(Beginning of GIVEN ENTRIES)

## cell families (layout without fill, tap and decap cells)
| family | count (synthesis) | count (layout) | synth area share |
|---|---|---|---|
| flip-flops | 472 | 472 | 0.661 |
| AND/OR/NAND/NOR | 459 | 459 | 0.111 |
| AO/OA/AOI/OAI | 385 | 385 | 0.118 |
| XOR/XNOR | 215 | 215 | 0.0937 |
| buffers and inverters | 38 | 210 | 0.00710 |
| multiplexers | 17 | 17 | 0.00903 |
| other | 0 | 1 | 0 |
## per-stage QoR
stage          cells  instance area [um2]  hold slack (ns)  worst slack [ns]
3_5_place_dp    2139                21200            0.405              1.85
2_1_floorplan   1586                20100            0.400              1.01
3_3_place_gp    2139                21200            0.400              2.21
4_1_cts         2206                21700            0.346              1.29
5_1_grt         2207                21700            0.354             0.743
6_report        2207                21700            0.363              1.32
This is an optimization exercise on Yosys and OpenROAD, whose aim is small area, a short achievable clock period and few clock cycles, not a production implementation. Where RTL was checked, it was by simulation tests only, not by an equivalence proof against the original. Power figures rest on the tool's default switching activity, not on a simulated workload.

==> build 61 <==
==> flow/design.v (excerpt) <==
module bce_core (
    input  wire        clk,
    input  wire        rst,           
    input  wire        start,         
    output wire        ready,         
    output wire        done,          
    output wire [1:0]  ev_kind,       
    output wire        mem_req,
    output wire        mem_we,
    output wire [11:0] mem_addr,
    output wire [15:0] mem_wdata,
    input  wire        mem_gnt,
    input  wire [15:0] mem_rdata,     
    input  wire        io_inpr_we,    
    input  wire [7:0]  io_inpr,
    input  wire        io_fgi_set,    
    input  wire        io_fgo_set,    
    output wire [15:0] ac,
    output wire [11:0] pc,
    output wire        e,
    output wire        carry,
    output wire        stop,
    output wire        ien,
    output wire        fgi,
    output wire        fgo,
    output wire [7:0]  outr
);
    localparam [2:0] OP_AND = 3'd0, OP_ADD = 3'd1, OP_LDA = 3'd2, OP_STA = 3'd3,
                     OP_BUN = 3'd4, OP_BSA = 3'd5, OP_ISZ = 3'd6;
    reg [15:0] ac_r;
    reg [11:0] pc_r;
    reg [7:0]  inpr_r, outr_r;
    reg        e_r, carry_r, stop_r, ien_r, fgi_r, fgo_r;
    reg        s_f1;      
    reg        s_ind;     
    reg        s_op;      
    reg        s_wr;      
    reg        done_r;    
    reg        pc_fix;    
    reg        ev_int;    
    reg        iv;        
    reg [2:0]  op_r;      
    reg [11:0] ar_r;      
    reg [15:0] dr_r;      
    wire s_idle = ~(s_f1 | s_ind | s_op | s_wr);
    wire op_and = (op_r == OP_AND);
    wire op_add = (op_r == OP_ADD);
    wire op_lda = (op_r == OP_LDA);
    wire op_sta = (op_r == OP_STA);
    wire op_bun = (op_r == OP_BUN);
  ...
clock: 5.0 ns
lec_check: 0
cap_margin: 20
core_margin: 2
core_utilization: 40
cts_buf_list: sky130_fd_sc_hd__clkbuf_8
setup_slack_margin: 1.15
slew_margin: 20
standard.sh (not shown) runs the stock make flow with config.mk's settings and CLKGATE_MAP_FILE= SYNTH_SCRIPT=/design/flow/synth_recipe.tcl, a recipe that flattens the netlist after the stock synthesis.
==> flow/flow/run.sh <==
#!/bin/bash
# Layout flow: the standard ORFS flow (standard.sh, run whole) with two changes:
#  1. the port buffers are sky130_fd_sc_hd__buf_2 instead of the slow delay cell
#     that buffer_ports picks by default (every port still gets its buffer);
#  2. ABC maps the logic with the mapping steps of ORFS's speed script only
#     (flow/abc_speed.script: no ABC buffering or sizing against its 5 ps target;
#     OpenROAD's repair sizes the gates in the layout).
# Registers, their names and cell types are those of the standard synthesis.
set -euo pipefail
here=$(pwd)
rm -rf "$here/scripts_x"
cp -r "$FLOW_HOME/scripts" "$here/scripts_x"
cp "$here/flow/abc_speed.script" "$here/scripts_x/abc_speed.script"
export SCRIPTS_DIR="$here/scripts_x"
export BUFFER_PORTS_ARGS="-buffer_cell sky130_fd_sc_hd__buf_2"
bash standard.sh > standard_flow.log 2>&1
==> flow/flow/abc_speed.script <==
&get -n
&st
&dch
&nf
&st
&syn2
&if -g -K 6
&synch2
&nf
&put
topo
==> build 47: changes against build 61 <==
--- a/flow/design.v
+++ b/flow/design.v
@@ -35,15 +35,14 @@
     reg        s_ind;     
     reg        s_op;      
     reg        s_wr;      
     reg        done_r;    
     reg        pc_fix;    
-    reg        ev_int;    
+    reg [1:0]  ev_r;      
     reg        iv;        
     reg [2:0]  op_r;      
     reg [11:0] ar_r;      
-    reg [15:0] dr_r;      
     wire s_idle = ~(s_f1 | s_ind | s_op | s_wr);
     wire op_and = (op_r == OP_AND);
     wire op_add = (op_r == OP_ADD);
     wire op_lda = (op_r == OP_LDA);
     wire op_sta = (op_r == OP_STA);
@@ -113,82 +112,72 @@
     wire ind_ok  = s_ind & iv;
     wire op_ok   = s_op & iv;
     wire ind_bun = ind_ok & op_bun;
     wire ind_wr  = ind_ok & (op_sta | op_bsa);
     wire ind_rd  = ind_ok & ~op_bun & ~op_sta & ~op_bsa;
-    wire op_fast = op_ok & (op_and | op_lda);        
-    wire op_addr = op_ok & op_add;                  
+    wire op_fast = op_ok & ~op_isz;                 
     wire op_isw  = op_ok & op_isz;                  
     wire c_done  = f1_halt | a_rr | a_bun | ind_bun | op_fast;
     assign done    = done_r | c_done;
     assign ready   = s_idle | c_done;
-    assign ev_kind = s_idle ? {stop_r, ev_int} : {f1_halt, f1_halt};    
+    assign ev_kind = s_idle ? ev_r : {f1_halt, f1_halt};
     wire [15:0] rd1 = mem_rdata + 16'd1;    
     wire sel_w  = f1_go & ~w_rr | ind_ok;
-    wire sel_p1 = f1_go & w_rr & ~skip | s_idle & pc_fix | op_fast;
+    wire sel_p1 = f1_go & w_rr & ~skip | s_idle & pc_fix;
     wire sel_p2 = f1_go & w_rr & skip;
-    wire sel_ar = s_ind & ~iv | s_op & ~op_fast & ~op_addr | s_wr;
-    wire sel_pc = s_idle & ~pc_fix | f1_halt | f1_nw | op_addr;
+    wire sel_ar = s_ind & ~iv | s_wr | s_op & ~op_fast;
+    wire sel_pc = s_idle & ~pc_fix | f1_halt | f1_nw | op_fast;
     wire [11:0] addr_c = ({12{sel_w}}  & w_code) |
                          ({12{sel_p1}} & pc1) |
                          ({12{sel_p2}} & pc2) |
                          ({12{sel_ar}} & ar_r) |
                          ({12{sel_pc}} & pc_r);       
     wire we_c = f1_int | a_wr | ind_wr | op_isw | s_wr;
-    wire wd_ac = f1_go & w[13] | s_ind & op_sta;
-    wire wd_p1 = f1_go & ~w[13] | s_ind & ~op_sta;
-    wire wd_pc = f1_int;
+    wire wd_ac = f1_go & w[13] | (s_ind | s_wr) & op_sta;
+    wire wd_p1 = f1_go & ~w[13];
+    wire wd_pc = f1_int | (s_ind | s_wr) & ~op_sta;
     wire [15:0] wdata_c = ({16{s_op}} & rd1) |
                           ({16{wd_ac}} & ac_r) |
                           ({16{wd_p1}} & {4'h0, pc1}) |
-                          ({16{wd_pc}} & {4'h0, pc_r}) |
-                          ({16{s_wr}}  & dr_r);
+                          ({16{wd_pc}} & {4'h0, pc_r});
     assign mem_req   = 1'b1;           
     assign mem_we    = we_c;
     assign mem_addr  = addr_c;
     assign mem_wdata = wdata_c;
     wire rrsel = s_f1 & ~stop_r & w[13];    
-    wire [15:0] ac_o    = s_op ? (op_and ? (ac_r & mem_rdata) : mem_rdata) :
-                          rrsel ? rr_ac : ac_r;
-    wire        e_o     = rrsel ? rr_e     : e_r;
-    wire        carry_o = rrsel ? rr_carry : carry_r;
-    wire        stop_o  = rrsel ? rr_stop  : stop_r;
-    wire        ien_o   = rrsel ? rr_ien   : ien_r;
-    wire        fgi_o   = rrsel ? rr_fgi   : fgi_r;
-    wire        fgo_o   = rrsel ? rr_fgo   : fgo_r;
-    wire [7:0]  outr_o  = (rrsel & rr_out) ? ac_r[7:0] : outr_r;
-    assign ac    = ac_o;
+    wire op_e  = s_op & op_add;
+    wire [15:0] op_ac = ({16{op_and}} & ac_r & mem_rdata) |
+                        ({16{op_add}} & sum[15:0]) |
+                        ({16{op_lda}} & mem_rdata);
+    assign ac    = s_op  ? op_ac : rrsel ? rr_ac : ac_r;
     assign pc    = addr_c;
-    assign e     = e_o;
-    assign carry = carry_o;
-    assign stop  = stop_o;
-    assign ien   = ien_o;
-    assign fgi   = fgi_o;
-    assign fgo   = fgo_o;
-    assign outr  = outr_o;
+    assign e     = op_e ? sum[16] : rrsel ? rr_e     : e_r;
+    assign carry = op_e ? sum[16] : rrsel ? rr_carry : carry_r;
+    assign stop  = rrsel ? rr_stop  : stop_r;
+    assign ien   = rrsel ? rr_ien   : ien_r;
+    assign fgi   = rrsel ? rr_fgi   : fgi_r;
+    assign fgo   = rrsel ? rr_fgo   : fgo_r;
+    assign outr  = (rrsel & rr_out) ? ac_r[7:0] : outr_r;
     wire g_ = mem_gnt;
     wire pc_ld_w  = a_bun | ind_bun | (a_wr & w_bsa | ind_wr & op_bsa) & g_;
     wire pc_ld_a  = a_rr;
-    wire pc_ld_1  = a_flt | (a_wr & w_sta | ind_wr & op_sta) & g_ | op_fast | op_addr |
-                    op_isw & g_ & ~(&mem_rdata) | s_idle & pc_fix |
-                    s_wr & g_ & (op_sta | op_isz & (|dr_r));
-    wire pc_ld_2  = op_isw & g_ & (&mem_rdata) | s_wr & g_ & op_isz & ~(|dr_r);
-    wire pc_ld_ar = s_wr & g_ & op_bsa;
+    wire pc_ld_1  = a_flt | a_ind | a_rd | a_wr & ~(w_bsa & g_) |
+                    op_isw & g_ & (&mem_rdata) | s_idle & pc_fix;
+    wire pc_ld_ar = s_wr & op_bsa & g_;
     wire pc_ld_i  = f1_int & g_;
     wire [11:0] pc_n = ({12{pc_ld_w}}  & w_code) |
                        ({12{pc_ld_a}}  & addr_c) |
                        ({12{pc_ld_1}}  & pc1) |
-                       ({12{pc_ld_2}}  & pc2) |
                        ({12{pc_ld_ar}} & ar_r) |
                        {11'h000, pc_ld_i};
-    wire pc_en = pc_ld_w | pc_ld_a | pc_ld_1 | pc_ld_2 | pc_ld_ar | pc_ld_i;
-    wire ac_en = a_rr | op_fast | op_addr;
+    wire pc_en = pc_ld_w | pc_ld_a | pc_ld_1 | pc_ld_ar | pc_ld_i;
+    wire ac_en = a_rr | op_fast;
+    wire [15:0] ac_n = op_fast ? op_ac : rr_ac;
     wire go_next = start & ready;
     always @(posedge clk) begin
         iv    <= g_ & ~we_c;
-        dr_r  <= wdata_c;        
-        ev_int <= f1_int;
+        ev_r  <= {a_flt, f1_int};
         if (f1_go) op_r <= w[14:12];
         if (f1_go | ind_ok) ar_r <= w_code;
         if (rst) begin
             s_f1    <= 1'b0;
             s_ind   <= 1'b0;
@@ -207,27 +196,29 @@
             fgi_r   <= 1'b0;
             fgo_r   <= 1'b0;
         end else begin
             s_f1   <= go_next | f1_nw | f1_int & ~g_;
             s_ind  <= a_ind | s_ind & ~iv;
-            s_op   <= a_rd | ind_rd | s_op & ~iv;
-            s_wr   <= (a_wr | ind_wr | op_isw | s_wr) & ~g_;
-            done_r <= (f1_int | a_wr | ind_wr | op_isw | s_wr) & g_ | a_flt | op_addr;
+            s_op   <= a_rd | ind_rd | s_op & ~iv | op_isw & ~g_;
+            s_wr   <= (a_wr | ind_wr | s_wr) & ~g_;
+            done_r <= (f1_int | a_wr | ind_wr | op_isw | s_wr) & g_ | a_flt;
             pc_fix <= (a_wr & w_bsa | ind_wr & op_bsa | s_wr & op_bsa) & g_ | pc_fix & ~s_idle;
             if (pc_en) pc_r <= pc_n;
-            if (ac_en) ac_r <= op_addr ? sum[15:0] : ac_o;
-            if (a_rr | op_addr) begin
-                carry_r <= op_addr ? sum[16] : carry_o;
-                e_r     <= op_addr ? sum[16] : e_o;
+            if (ac_en) ac_r <= ac_n;
+            if (a_rr) begin
+                carry_r <= rr_carry;
+                e_r     <= rr_e;
+                ien_r   <= rr_ien;
+                if (rr_out) outr_r <= ac_r[7:0];
             end
-            if (a_rr) begin
-                ien_r  <= ien_o;
-                outr_r <= outr_o;
+            if (op_fast & op_add) begin
+                carry_r <= sum[16];
+                e_r     <= sum[16];
             end
             if (pc_ld_i) ien_r <= 1'b0;
-            stop_r <= (a_rr ? stop_o : stop_r) | a_flt;
-            fgi_r  <= (a_rr ? fgi_o : fgi_r) | ready & io_fgi_set;
-            fgo_r  <= (a_rr ? fgo_o : fgo_r) | ready & io_fgo_set;
+            stop_r <= stop_r | a_rr & r_ & w_code[0] | a_flt;
+            fgi_r  <= (a_rr ? rr_fgi : fgi_r) | ready & io_fgi_set;
+            fgo_r  <= (a_rr ? rr_fgo : fgo_r) | ready & io_fgo_set;
             if (ready & io_inpr_we) inpr_r <= io_inpr;
         end
     end
 endmodule
==> flow/flow/run.sh (replaced) <==
#!/bin/bash
# Standard ORFS layout, but the port buffers are a fast buffer cell instead of
# the slow delay cell buffer_ports picks by default.
set -euo pipefail
export BUFFER_PORTS_ARGS="-buffer_cell sky130_fd_sc_hd__buf_2"
bash standard.sh > standard_flow.log 2>&1
--- a/flow/config.mk
+++ b/flow/config.mk
@@ -6,8 +6,6 @@
 export NUM_CORES = 4
 export LEC_CHECK = 0
 export CAP_MARGIN = 20
 export CORE_MARGIN = 2
 export CORE_UTILIZATION = 40
-export CTS_BUF_LIST = sky130_fd_sc_hd__clkbuf_8
-export SETUP_SLACK_MARGIN = 1.15
 export SLEW_MARGIN = 20
removed: flow/flow/abc_speed.script
==> results.txt <==
Build 61 completed without violations. Build 47 finished with timing, DRC and antenna clean. Between build 47 and build 61, the lower die area is in build 61 (gap 8.4%, measured against build 61). Register-to-register slack: build 61 is better than build 47 (0.10 ns). Against build 47, the non-clock buffer count of build 61 is lower by 9. Of build 61 and build 47, build 47 has the higher final cell count (gap 10%, measured against build 47). Between build 61 and build 47, the lower final area is in build 61 (gap 2.8%, measured against build 47). Against build 61, the sequential power of build 47 is lower by about 16%. Clock power: build 47 is higher than build 61 (34%). Combinational power: build 61 is smaller than build 47 (about 10%). Of build 61 and build 47, build 47 has the higher synthesized area (gap 8.0%, measured against build 47). Against build 47, the clock skew of build 61 is higher by 0.0038 ns. In build 47 the sequential share of layout area is lower than in build 61, by 4.2 points.
Testbench counts of build 61, summed over its fixed seeds: cycles 135,199.
For build 47, only the layout was checked, not whether the RTL still works.

[separate check: timing with driven ports]
In the flow no input, the clock included, has a driving cell. The finished layouts below were timed again as built, in two steps. Step 1: set_driving_cell puts a clkbuf_16 on clk and a buf_2 on each other input, an assumption about the parent block. Step 2 also shifts input and output timing later by t, the mid clock arrival at the registers, as if the neighbouring blocks saw the same clock. Three values: ideal ports, drivers, drivers and shift; two values: the first two.
run | shift t [ns] | setup slack, ns | clock arrival spread, ns
build 61 | 0.436 | 1.213 / 1.179 / 0.926 | 0.016 / 0.017
build 47 | 0.391 | 0.337 / 0.315 / 0.315 | 0.013 / 0.013
After both steps every run listed still meets setup and hold. The setup slack of build 61, which loses most, moves by -0.034 ns with the drivers and by -0.287 ns with both steps.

(End of GIVEN ENTRIES)

**HOW TO COMPLETE THIS TASK**
State how many lines of the data include the word "skip", with nothing else.

**TASK SOLUTION**
3